IIUC the timestamping service needs to independently download the contents itself in order to hash it, so if you need to be logged in to see the content there might be complications, and if there's a lot of content they'll probably want to charge you.
Websites don't really produce consistent content even from identical requests though.
But you also don't need to do this: all you need is a service which will attest that it saw a particular hashsum at a particular time. It's up to other mechanisms to prove what that means.
> Websites don't really produce consistent content even from identical requests though.
Often true in practice unfortunately, but to the extent that it is true, any approach that tries to use hashes to prove things to a third party is sunk. (We could imagine a timestamping service that allows some kind of post-download "normalisation" step to strip out content that varies between queries and then hash the results of that, but that doesn't seem practical to offer as a free service.)
> all you need is a service which will attest that it saw a particular hashsum at a particular time
Isn't that what I'm proposing?
sign it with gpg and upload the sig to bitcoin
edit: sorry, that would only prove when it was taken, not that it wasn’t fabricated.
hash the contents
signing it is effectively the same thing. question is how to prove that what you hashed is what was there?
you can't, because unless you're not the only one with a copy, your hash cannot be verified (since both hash and claim comes from you).
One way to make this work is to have a mechanism like bitcoin (proof of work), where the proof of work is put into the webpage itself as a hash (made by the original author of that page). Then anyone can verify that the contents wasn't changed, and if someone wants to make changes to it and claim otherwise, they'd have to put in even more proof of work to do it (so not impossible, but costly).
I think there was a way to preserve TLS handshake information in a way that something something you can verify you got the exact response from the particular server? I can’t look it up now though, but I think there was a Firefox add-on, even.

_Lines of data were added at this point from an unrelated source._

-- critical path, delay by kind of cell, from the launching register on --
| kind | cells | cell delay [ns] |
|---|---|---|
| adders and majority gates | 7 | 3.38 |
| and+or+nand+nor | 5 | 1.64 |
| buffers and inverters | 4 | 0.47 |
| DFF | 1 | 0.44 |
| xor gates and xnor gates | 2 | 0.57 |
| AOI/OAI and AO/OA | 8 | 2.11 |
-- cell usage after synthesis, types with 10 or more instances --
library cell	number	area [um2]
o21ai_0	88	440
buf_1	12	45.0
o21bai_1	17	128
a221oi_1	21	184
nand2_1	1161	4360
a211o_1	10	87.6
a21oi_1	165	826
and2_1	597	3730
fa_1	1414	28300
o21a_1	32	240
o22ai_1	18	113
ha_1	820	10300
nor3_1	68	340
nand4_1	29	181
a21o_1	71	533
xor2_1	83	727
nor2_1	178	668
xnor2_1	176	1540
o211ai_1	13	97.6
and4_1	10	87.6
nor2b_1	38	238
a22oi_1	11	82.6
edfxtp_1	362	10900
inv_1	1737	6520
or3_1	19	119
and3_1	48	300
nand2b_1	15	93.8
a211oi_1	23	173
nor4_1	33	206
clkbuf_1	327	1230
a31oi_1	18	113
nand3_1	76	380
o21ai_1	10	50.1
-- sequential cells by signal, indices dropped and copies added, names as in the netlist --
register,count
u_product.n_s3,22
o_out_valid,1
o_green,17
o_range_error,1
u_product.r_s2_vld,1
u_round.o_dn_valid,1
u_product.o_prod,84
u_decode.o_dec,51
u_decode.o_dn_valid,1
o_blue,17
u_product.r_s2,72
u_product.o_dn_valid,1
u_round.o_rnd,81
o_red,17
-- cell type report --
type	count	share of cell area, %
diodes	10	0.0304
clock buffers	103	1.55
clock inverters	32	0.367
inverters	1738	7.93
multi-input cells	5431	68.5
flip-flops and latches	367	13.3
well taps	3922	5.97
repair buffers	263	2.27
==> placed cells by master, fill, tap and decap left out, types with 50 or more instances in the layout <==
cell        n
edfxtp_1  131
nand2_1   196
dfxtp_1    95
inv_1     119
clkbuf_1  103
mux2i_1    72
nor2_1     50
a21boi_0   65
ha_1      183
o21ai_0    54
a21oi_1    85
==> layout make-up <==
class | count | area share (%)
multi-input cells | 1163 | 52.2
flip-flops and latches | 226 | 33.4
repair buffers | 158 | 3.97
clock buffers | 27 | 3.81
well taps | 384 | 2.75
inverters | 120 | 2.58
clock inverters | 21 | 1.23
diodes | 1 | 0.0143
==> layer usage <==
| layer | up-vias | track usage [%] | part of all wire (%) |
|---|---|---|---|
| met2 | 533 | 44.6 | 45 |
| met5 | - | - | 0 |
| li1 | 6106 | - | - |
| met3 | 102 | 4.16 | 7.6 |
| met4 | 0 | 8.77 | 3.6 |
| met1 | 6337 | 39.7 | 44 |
[config.mk]
export PLATFORM = sky130hd
export DESIGN_NAME = ctlhq_front
export DESIGN_NICKNAME = d
export VERILOG_FILES = /design/src/ctlhq_pkg.sv /design/src/ctlhq_front.sv
export SDC_FILE = /design/constraint.sdc
export NUM_CORES = 1
export LEC_CHECK = 0
export ABC_AREA = 1
export BUFFER_PORTS_ARGS = -buffer_cell sky130_fd_sc_hd__buf_4
export CORE_ASPECT_RATIO = 0.6
export CORE_MARGIN = 8
export CORE_UTILIZATION = 56
export CTS_BUF_LIST = sky130_fd_sc_hd__clkbuf_8 sky130_fd_sc_hd__clkbuf_16
export CTS_CLUSTER_DIAMETER = 30
export DETAILED_ROUTE_END_ITERATION = 8
export PLACE_DENSITY = 0.92
export RECOVER_POWER = 25
export SETUP_SLACK_MARGIN = 0.4
export SLEW_MARGIN = 30
export SYNTH_ARGS = -nofsm -noshare
export SYNTH_HDL_FRONTEND = slang
export SYNTH_SLANG_ARGS = --single-unit
[constraint.sdc]
create_clock -name clk -period 5.6 [get_ports clk]
set_input_delay 0.84 -clock clk [delete_from_list [all_inputs] [get_ports clk]]
set_output_delay 0.84 -clock clk [all_outputs]
set_load 0.03 [all_outputs]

what if instead of the proof of work being in the page as a hash, that the distributed proof of work is that some subset of nodes download a particular bit of html or json from a particular URI, and then each node hashes that, saves the contents and the hash to a blockchain-esque distributed database. Subject to 51% attack, same as any other chain, but still.
> you can configure it to automatically archive every page you visit
What?? I am a heavy user of the Internet Archive services, not just the Wayback Machine, including official and "unofficial" clients and endpoints, and I had absolutely no idea the extension could do this.
To bulk archive I would manually do it via the web interface or batch automate it. The limitations of manually doing it one by one are obvious, and the limitations of doing it in batches requires, well, keeping batches (lists).